In a video that recently aired on “Through the Wormhole” narrated by Morgan Freeman on the TV channel Science, Dr. Hameroff claims, “I believe that consciousness, or its immediate precursor proto-consciousness, has been in the universe all along, perhaps from the Big Bang.”
Understanding where consciousness comes from could solve mysteries such as what happens to the “soul” during near-death experiences, or when a person dies.
Dr. Hameroff goes on to share hypothetical scenarios derived from the Orch-OR (orchestrated objective reduction) theory of consciousness that he and Roger Penrose, mathematician and physicist, proposed in 1996. According to the theory, consciousness is derived from microtubules within brain cells (neurons) which are sites of quantum processing.
But what exactly is consciousness, where does it come from and can it be scientifically proven? Dr. Stuart Hameroff, MD, is Professor Emeritus at the Departments of Anesthesiology and Psychology and the Director of the Center of Consciousness Studies at the University of Arizona and much of his research over the past few decades has been in the field of quantum mechanics, dedicated to studying consciousness.
According to Dr. Hameroff, in a near-death experience, when the heart stops beating, the blood stops flowing, and the microtubules lose their quantum state, the quantum information in the microtubules isn’t destroyed. It’s distributed to the universe at large, and if the patient is revived, the quantum information can go back to the microtubules. In this event, the patient says they had something like a near-death experience, i.e. they saw white light or a tunnel or floated out of their body. In the event that the patient is not revived, “it’s possible that the quantum information can can exist outside the body, perhaps indefinitely, as a soul,” he said.

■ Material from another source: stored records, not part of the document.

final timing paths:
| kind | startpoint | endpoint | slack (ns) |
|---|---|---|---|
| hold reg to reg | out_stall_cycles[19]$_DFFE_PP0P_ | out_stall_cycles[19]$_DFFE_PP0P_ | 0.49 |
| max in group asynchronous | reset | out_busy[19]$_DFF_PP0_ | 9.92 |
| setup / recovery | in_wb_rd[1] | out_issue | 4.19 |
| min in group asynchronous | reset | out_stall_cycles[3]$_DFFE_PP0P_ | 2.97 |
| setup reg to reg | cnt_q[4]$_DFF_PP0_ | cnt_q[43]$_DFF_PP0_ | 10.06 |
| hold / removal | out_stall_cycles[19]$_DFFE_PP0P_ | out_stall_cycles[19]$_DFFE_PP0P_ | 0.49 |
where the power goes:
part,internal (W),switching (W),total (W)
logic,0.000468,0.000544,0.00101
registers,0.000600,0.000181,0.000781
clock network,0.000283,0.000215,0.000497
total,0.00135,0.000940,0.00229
### src/rtl/fft_pkg.sv
// fft_pkg: constants and types shared by the 32-point FFT front end and its
// stages.
//   FFT_POINTS       : number of points per frame
//   FFT_LOG2         : log2(FFT_POINTS), the width of a point index
//   fft_load_state_t : output-side state of the frame loader
package fft_pkg;

  localparam int FFT_POINTS = 32;
  localparam int FFT_LOG2   = 5;

  typedef enum logic [1:0] {
    IDLE  = 2'd0,
    XFER  = 2'd1,
    START = 2'd2,
    BUSY  = 2'd3
  } fft_load_state_t;

endpackage

### src/rtl/fft_input_loader.sv
// fft_input_loader: collects a stream of real samples into 32-word frames in
// natural order and hands each frame to the first FFT stage as parallel words.
// A fill bank takes the next frame while the output bank is held stable for
// the stage, so filling overlaps processing.
//
// Ports
//   clk          in   rising-edge clock
//   reset        in   synchronous, active-high reset
//   in_data      in   sample word (DATA_WIDTH, two's complement)
//   in_valid     in   in_data is valid this cycle
//   in_sof       in   start of frame, qualified by in_valid (marks sample 0)
//   in_ready     out  a sample is accepted this cycle if in_valid is high
//   stage_start  out  one-cycle start pulse to stage 1
//   stage_finish in   finish pulse from stage 1
//   frame_out    out  output bank; word k at [k*DATA_WIDTH +: DATA_WIDTH]
//   busy         out  frame handed over, finish not yet seen
//   frame_err    out  one-cycle pulse after a start-of-frame cut a frame short
module fft_input_loader
  import fft_pkg::*;
#(
  parameter int DATA_WIDTH = 8,
  parameter int INTEGER    = 4,
  parameter int FRACTION   = 4
) (
  input  logic                             clk,
  input  logic                             reset,
  input  logic [DATA_WIDTH-1:0]            in_data,
  input  logic                             in_valid,
  input  logic                             in_sof,
  output logic                             in_ready,
  output logic                             stage_start,
  input  logic                             stage_finish,
  output logic [FFT_POINTS*DATA_WIDTH-1:0] frame_out,
  output logic                             busy,
  output logic                             frame_err
);

  localparam logic [FFT_LOG2-1:0] LAST_IDX = FFT_LOG2'(FFT_POINTS - 1);

  // The Q-format parameters only travel down the stage parameter chain; this
  // consistency guard is their sole use here.
  if (INTEGER + FRACTION != DATA_WIDTH) begin : g_qformat_mismatch
    $error("fft_input_loader: INTEGER + FRACTION must equal DATA_WIDTH");
  end

  fft_load_state_t       state_reg;
  fft_load_state_t       state_next;
  logic [DATA_WIDTH-1:0] fill_mem     [FFT_POINTS];
  logic [DATA_WIDTH-1:0] out_bank_reg [FFT_POINTS];
  logic [FFT_LOG2-1:0]   wr_idx_reg;
  logic [FFT_LOG2-1:0]   wr_ptr;
  logic                  full_reg;
  logic                  frame_err_reg;
  logic                  accept;

  // ---------------------------------------------------------------- fill side
  // A complete frame parks in the fill bank and blocks input until the
  // output side has copied it.
  assign in_ready = ~full_reg & ~reset;
  assign accept   = in_valid & in_ready;

  // A start-of-frame always lands in slot 0, restarting any partial frame.
  assign wr_ptr = in_sof ? '0 : wr_idx_reg;

  always_ff @(posedge clk) begin
    if (accept) begin
      fill_mem[wr_ptr] <= in_data;
    end
  end

  always_ff @(posedge clk) begin
    if (reset) begin
      wr_idx_reg    <= '0;
      full_reg      <= 1'b0;
      frame_err_reg <= 1'b0;
    end else begin
      frame_err_reg <= accept & in_sof & (wr_idx_reg != '0);
      if (accept) begin
        // Index wraps to 0 naturally after slot 31.
        wr_idx_reg <= wr_ptr + FFT_LOG2'(1);
        if (wr_ptr == LAST_IDX) begin
          full_reg <= 1'b1;
        end
      end else if (state_reg == XFER) begin
        // No sample can be accepted while full, so this never races a write.
        full_reg <= 1'b0;
      end
    end
  end

  assign frame_err = frame_err_reg;

  // -------------------------------------------------------------- output side
  always_ff @(posedge clk) begin
    if (reset) begin
      for (int i = 0; i < FFT_POINTS; i++) begin
        out_bank_reg[i] <= '0;
      end
    end else if (state_reg == XFER) begin
      out_bank_reg <= fill_mem;
    end
  end

  always_ff @(posedge clk) begin
    if (reset) begin
      state_reg <= IDLE;
    end else begin
      state_reg <= state_next;
    end
  end

  // stage_start and busy decode the registered state, so both are glitch-free
  // and stage_start lands in the cycle right after the bank copy.
  always_comb begin
    state_next  = state_reg;
    stage_start = 1'b0;
    busy        = 1'b0;
    case (state_reg)
      IDLE: begin
        if (full_reg) begin
          state_next = XFER;
        end
      end
      XFER: begin
        state_next = START;
      end
      START: begin
        stage_start = 1'b1;
        busy        = 1'b1;
        // A stage that finishes immediately is honoured here as well.
        state_next  = stage_finish ? IDLE : BUSY;
      end
      BUSY: begin
        busy = 1'b1;
        if (stage_finish) begin
          state_next = IDLE;
        end
      end
      default: begin
        state_next = IDLE;
      end
    endcase
  end

  genvar gi;
  generate
    for (gi = 0; gi < FFT_POINTS; gi++) begin : g_pack
      assign frame_out[gi*DATA_WIDTH +: DATA_WIDTH] = out_bank_reg[gi];
    end
  endgenerate

endmodule
--- src/rtl/spi_sync_edge.sv ---
// Multi-flop synchroniser for one asynchronous SPI pin with rise/fall detection
// taken from the synchronised level.
module spi_sync_edge #(
    parameter int STAGES   = 2,
    parameter bit IDLE_VAL = 1'b0
) (
    input  logic clock,
    input  logic reset,
    input  logic din,
    output logic level,
    output logic rise,
    output logic fall
);

    logic [STAGES-1:0] sync;
    logic              prev;

    always_ff @(posedge clock) begin
        if (reset) begin
            sync <= {STAGES{IDLE_VAL}};
            prev <= IDLE_VAL;
        end else begin
            sync <= {sync[STAGES-2:0], din};
            prev <= sync[STAGES-1];
        end
    end

    assign level = sync[STAGES-1];
    assign rise  = level & ~prev;
    assign fall  = ~level & prev;

endmodule

--- src/rtl/spi_ram_bridge.sv ---
// SPI mode-0 slave that turns write (0x02) / read (0x03) frames into single-cycle
// accesses on a 16-bit word RAM with auto-incrementing 8-bit address.
//
// state   | meaning
// IDLE    | waiting for a fresh cs_n fall
// CMD     | shifting in the command byte
// ADDR    | shifting in the start address byte
// WR_DATA | assembling 16-bit words, one RAM write per word
// RD_DATA | shifting prefetched words out on miso
// DISCARD | illegal command, ignore bits until cs_n rises
module spi_ram_bridge
    import nrfice_pkg::*;
#(
    parameter int SYNC_STAGES = 2,
    parameter int RD_LATENCY  = 1
) (
    input  logic             clock,
    input  logic             reset,
    input  logic             sclk_i,
    input  logic             cs_n_i,
    input  logic             mosi_i,
    output logic             miso_o,
    output logic             frame_err_o,
    spi_ram_bridge_if.master ram
);

    localparam logic [1:0] RD_WAIT    = 2'(RD_LATENCY);
    localparam logic [1:0] SETTLE_CNT = 2'(SYNC_STAGES);

    logic sclk_rise, sclk_fall;
    logic cs_lvl, cs_rise, cs_fall;
    logic mosi_lvl;

    spi_sync_edge #(.STAGES(SYNC_STAGES), .IDLE_VAL(1'b0)) u_sync_sclk (
        .clock(clock), .reset(reset), .din(sclk_i),
        .level(), .rise(sclk_rise), .fall(sclk_fall)
    );
    spi_sync_edge #(.STAGES(SYNC_STAGES), .IDLE_VAL(1'b1)) u_sync_cs (
        .clock(clock), .reset(reset), .din(cs_n_i),
        .level(cs_lvl), .rise(cs_rise), .fall(cs_fall)
    );
    spi_sync_edge #(.STAGES(SYNC_STAGES), .IDLE_VAL(1'b0)) u_sync_mosi (
        .clock(clock), .reset(reset), .din(mosi_i),
        .level(mosi_lvl), .rise(), .fall()
    );

    state_t      state;
    logic [3:0]  bit_cnt;
    logic [14:0] shift_in;
    logic [15:0] shift_out;
    logic        is_read;
    logic        rd_busy;
    logic [1:0]  rd_cnt;
    logic [1:0]  settle;
    logic        armed;
    logic [7:0]  byte_in;
    logic [15:0] word_in;

    assign byte_in = {shift_in[6:0], mosi_lvl};
    assign word_in = {shift_in, mosi_lvl};

    always_ff @(posedge clock) begin
        if (reset) begin
            state         <= IDLE;
            bit_cnt       <= '0;
            shift_in      <= '0;
            shift_out     <= '0;
            is_read       <= 1'b0;
            rd_busy       <= 1'b0;
            rd_cnt        <= '0;
            settle        <= '0;
            armed         <= 1'b0;
            ram.addr_o    <= '0;
            ram.wr_data_o <= '0;
            ram.wr_en_o   <= 1'b0;
            ram.clk_en_o  <= 1'b0;
            miso_o        <= 1'b0;
            frame_err_o   <= 1'b0;
        end else begin
            ram.wr_en_o  <= 1'b0;
            ram.clk_en_o <= 1'b0;
            frame_err_o  <= 1'b0;

            // A cs_n already low when reset is released must not look like a frame start.
            if (settle != SETTLE_CNT) settle <= settle + 2'd1;
            else if (cs_lvl)          armed  <= 1'b1;

            // Post-increment after a write so the strobe cycle carries the word's own address.
            if (ram.wr_en_o) ram.addr_o <= ram.addr_o + 8'd1;

            if (rd_busy) begin
                if (rd_cnt == 2'd0) begin
                    shift_out <= ram.rd_data_i;
                    rd_busy   <= 1'b0;
                end else begin
                    rd_cnt <= rd_cnt - 2'd1;
                end
            end

            if (sclk_rise) shift_in <= {shift_in[13:0], mosi_lvl};

            if (state != IDLE && cs_rise) begin
                state       <= IDLE;
                miso_o      <= 1'b0;
                rd_busy     <= 1'b0;
                bit_cnt     <= '0;
                frame_err_o <= (state == ADDR) || (state != DISCARD && bit_cnt != 4'd0);
            end else begin
                case (state)
                    IDLE: begin
                        miso_o  <= 1'b0;
                        bit_cnt <= '0;
                        if (cs_fall && armed) state <= CMD;
                    end
                    CMD: if (sclk_rise) begin
                        bit_cnt <= bit_cnt + 4'd1;
                        if (bit_cnt == 4'd7) begin
                            bit_cnt <= '0;
                            if (byte_in == CMD_WRITE || byte_in == CMD_READ) begin
                                state   <= ADDR;
                                is_read <= (byte_in == CMD_READ);
                            end else begin
                                state       <= DISCARD;
                                frame_err_o <= 1'b1;
                            end
                        end
                    end
                    ADDR: if (sclk_rise) begin
                        bit_cnt <= bit_cnt + 4'd1;
                        if (bit_cnt == 4'd7) begin
                            bit_cnt    <= '0;
                            ram.addr_o <= byte_in;
                            if (is_read) begin
                                state        <= RD_DATA;
                                ram.clk_en_o <= 1'b1;
                                rd_busy      <= 1'b1;
                                rd_cnt       <= RD_WAIT;
                            end else begin
                                state <= WR_DATA;
                            end
                        end
                    end
                    WR_DATA: if (sclk_rise) begin
                        bit_cnt <= bit_cnt + 4'd1;
                        if (bit_cnt == 4'd15) begin
                            ram.wr_data_o <= word_in;
                            ram.wr_en_o   <= 1'b1;
                            ram.clk_en_o  <= 1'b1;
                        end
                    end
                    RD_DATA: begin
                        if (sclk_rise) begin
                            bit_cnt <= bit_cnt + 4'd1;
                            if (bit_cnt == 4'd15) begin
                                ram.addr_o   <= ram.addr_o + 8'd1;
                                ram.clk_en_o <= 1'b1;
                                rd_busy      <= 1'b1;
                                rd_cnt       <= RD_WAIT;
                            end
                        end
                        if (sclk_fall) begin
                            miso_o    <= shift_out[15];
                            shift_out <= {shift_out[14:0], 1'b0};
                        end
                    end
                    DISCARD: miso_o <= 1'b0;
                    default: state <= IDLE;
                endcase
            end
        end
    end

endmodule
===== src/rtl/corr_pkg.sv =====
// Shared types and constants for the windowed correlation counter.
package corr_pkg;

    localparam int TIME_W_DEF = 8;

    typedef logic [TIME_W_DEF-1:0] count_t;

    localparam count_t COUNT_MAX = '1;

    typedef struct packed {
        count_t X;
        count_t Y;
        count_t Isect;
        count_t Symdiff;
    } corr_result_t;

    // Slot of each statistic in the counter bank
    localparam int IDX_X       = 0;
    localparam int IDX_Y       = 1;
    localparam int IDX_ISECT   = 2;
    localparam int IDX_SYMDIFF = 3;
    localparam int N_CNT       = 4;

endpackage


===== src/rtl/corr_sat_counter.sv =====
// Up-counter with synchronous clear that sticks at all-ones instead of wrapping.
module corr_sat_counter #(
    parameter int W = 8
) (
    input  logic         clk,
    input  logic         rst_n,
    input  logic         clr,
    input  logic         inc,
    output logic [W-1:0] value
);

    always_ff @(posedge clk or negedge rst_n) begin
        if (!rst_n) begin
            value <= '0;
        end else if (clr) begin
            value <= '0;
        end else if (inc && (value != '1)) begin
            value <= value + W'(1);
        end
    end

endmodule
<file path="src/rtl/fpall_pkg.sv">
// Shared types for the FP datapath units and their issue/collect front ends.
package fpall_pkg;

  typedef enum logic [2:0] {
    FP_OP_ADD = 3'd0,
    FP_OP_SUB = 3'd1,
    FP_OP_MUL = 3'd2,
    FP_OP_FMA = 3'd3,
    FP_OP_MIN = 3'd4,
    FP_OP_MAX = 3'd5,
    FP_OP_CVT = 3'd6,
    FP_OP_CMP = 3'd7
  } fp_op_e;

  typedef enum logic [1:0] {
    FP_FMT_FP32 = 2'd0,
    FP_FMT_FP16 = 2'd1,
    FP_FMT_BF16 = 2'd2,
    FP_FMT_FP8  = 2'd3
  } fp_fmt_e;

  typedef struct packed {
    logic [31:0] r;
    fp_fmt_e     fmt;
  } fp_res_entry_t;

endpackage

</file>
<file path="src/rtl/fp_result_fifo.sv">
// Synchronous first-word-fall-through FIFO with arbitrary (non power-of-two) depth.
// Push into a full FIFO is accepted only when a pop happens in the same cycle.
module fp_result_fifo #(
  parameter int WIDTH = 34,
  parameter int DEPTH = 4
) (
  input  logic                       clk,
  input  logic                       rst,
  input  logic                       push,
  input  logic [WIDTH-1:0]           push_data,
  input  logic                       pop,
  output logic [WIDTH-1:0]           pop_data,
  output logic                       full,
  output logic                       empty,
  output logic [$clog2(DEPTH+1)-1:0] count
);

  localparam int PTR_W = (DEPTH > 1) ? $clog2(DEPTH) : 1;
  localparam int CNT_W = $clog2(DEPTH+1);
  localparam logic [PTR_W-1:0] LAST = PTR_W'(DEPTH-1);

  logic [WIDTH-1:0] mem [DEPTH];
  logic [PTR_W-1:0] wr_ptr, rd_ptr;
  logic [CNT_W-1:0] cnt;
  logic             do_push, do_pop;

  function automatic logic [PTR_W-1:0] next_ptr(input logic [PTR_W-1:0] p);
    return (p == LAST) ? '0 : p + PTR_W'(1);
  endfunction

  assign empty    = (cnt == '0);
  assign full     = (cnt == CNT_W'(DEPTH));
  assign count    = cnt;
  assign pop_data = mem[rd_ptr];
  assign do_pop   = pop && !empty;
  assign do_push  = push && (!full || do_pop);

  always_ff @(posedge clk) begin
    if (rst) begin
      wr_ptr <= '0;
      rd_ptr <= '0;
      cnt    <= '0;
    end else begin
      if (do_push) wr_ptr <= next_ptr(wr_ptr);
      if (do_pop)  rd_ptr <= next_ptr(rd_ptr);
      case ({do_push, do_pop})
        2'b10:   cnt <= cnt + CNT_W'(1);
        2'b01:   cnt <= cnt - CNT_W'(1);
        default: cnt <= cnt;
      endcase
    end
  end

  // At full, wr_ptr == rd_ptr: the head is read this cycle and overwritten at the edge.
  always_ff @(posedge clk) begin
    if (do_push) mem[wr_ptr] <= push_data;
  end

  always @(posedge clk) begin
    if (!rst) begin
      assert (!(push && full && !pop));
      assert (!(pop && empty));
    end
  end

endmodule

</file>
<file path="src/rtl/fpu_issue_collector.sv">
// Issue/collect front end for a fixed-latency, unhandshaked FP pipeline.
// Credits reserve a FIFO slot per issued op, so results are never dropped.
module fpu_issue_collector
  import fpall_pkg::*;
#(
  parameter int LATENCY = 2,
  parameter int DEPTH   = 4,
  parameter int TAG_W   = 4
) (
  input  logic             clk,
  input  logic             rst,
  input  logic             in_valid,
  output logic             in_ready,
  input  fp_op_e           in_opcode,
  input  fp_fmt_e          in_fmt,
  input  logic [31:0]      in_x,
  input  logic [31:0]      in_y,
  input  logic [TAG_W-1:0] in_tag,
  output fp_op_e           u_opcode,
  output fp_fmt_e          u_fmt,
  output logic [31:0]      u_x,
  output logic [31:0]      u_y,
  input  logic [31:0]      u_r,
  output logic             out_valid,
  input  logic             out_ready,
  output logic [31:0]      out_r,
  output logic [TAG_W-1:0] out_tag,
  output fp_fmt_e          out_fmt,
  output logic             busy
);

  localparam int CW = $clog2(DEPTH+1);
  localparam int EW = $bits(fp_res_entry_t) + TAG_W;

  logic [CW-1:0]    credits;
  logic             issue, pop;
  logic             fifo_full, fifo_empty;
  logic [CW-1:0]    fifo_count;
  logic [EW-1:0]    fifo_wdata, fifo_rdata;
  fp_res_entry_t    wr_entry, head;

  logic [LATENCY-1:0] trk_valid;
  logic [TAG_W-1:0]   trk_tag [LATENCY];
  fp_fmt_e            trk_fmt [LATENCY];

  // Handshake signals depend only on registers (and reset), never on out_ready.
  assign in_ready  = !rst && (credits != '0);
  assign issue     = in_valid && in_ready;
  assign out_valid = !rst && !fifo_empty;
  assign pop       = out_valid && out_ready;
  assign busy      = !rst && ((|trk_valid) || !fifo_empty);

  always_comb begin
    u_opcode = fp_op_e'('0);
    u_fmt    = fp_fmt_e'('0);
    u_x      = '0;
    u_y      = '0;
    if (issue) begin
      u_opcode = in_opcode;
      u_fmt    = in_fmt;
      u_x      = in_x;
      u_y      = in_y;
    end
  end

  always_ff @(posedge clk) begin
    if (rst) begin
      credits <= CW'(DEPTH);
    end else begin
      case ({issue, pop})
        2'b10:   credits <= credits - CW'(1);
        2'b01:   credits <= credits + CW'(1);
        default: credits <= credits;
      endcase
    end
  end

  always_ff @(posedge clk) begin
    if (rst) begin
      trk_valid <= '0;
    end else begin
      trk_valid[0] <= issue;
      for (int i = 1; i < LATENCY; i++) trk_valid[i] <= trk_valid[i-1];
    end
  end

  always_ff @(posedge clk) begin
    trk_tag[0] <= in_tag;
    trk_fmt[0] <= in_fmt;
    for (int i = 1; i < LATENCY; i++) begin
      trk_tag[i] <= trk_tag[i-1];
      trk_fmt[i] <= trk_fmt[i-1];
    end
  end

  assign wr_entry   = '{r: u_r, fmt: trk_fmt[LATENCY-1]};
  assign fifo_wdata = {trk_tag[LATENCY-1], wr_entry};

  fp_result_fifo #(
    .WIDTH(EW),
    .DEPTH(DEPTH)
  ) u_fifo (
    .clk      (clk),
    .rst      (rst),
    .push     (trk_valid[LATENCY-1]),
    .push_data(fifo_wdata),
    .pop      (pop),
    .pop_data (fifo_rdata),
    .full     (fifo_full),
    .empty    (fifo_empty),
    .count    (fifo_count)
  );

  assign {out_tag, head} = fifo_rdata;
  assign out_r   = head.r;
  assign out_fmt = head.fmt;

  // Every slot is either a free credit, an op in the unit, or a stored result.
  always @(posedge clk) begin
    if (!rst) begin
      assert (int'(credits) + int'(fifo_count) + $countones(trk_valid) == DEPTH);
      assert (!(trk_valid[LATENCY-1] && fifo_full && !pop));
    end
  end

endmodule

</file>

The Orch-OR theory of consciousness remains controversial in the scientific community. [JAC: That’s for damn sure!] Many scientists and physicists have challenged it, including MIT physicist Max Tegmark, who wrote a paper in 2000 that was widely cited.
Still, Dr. Hameroff believes that “nobody has landed a serious blow to the theory. It’s very viable.”
Nobody cares about landing a serious blow to the theory. It’s like trying to land a serious blow to a garbage can.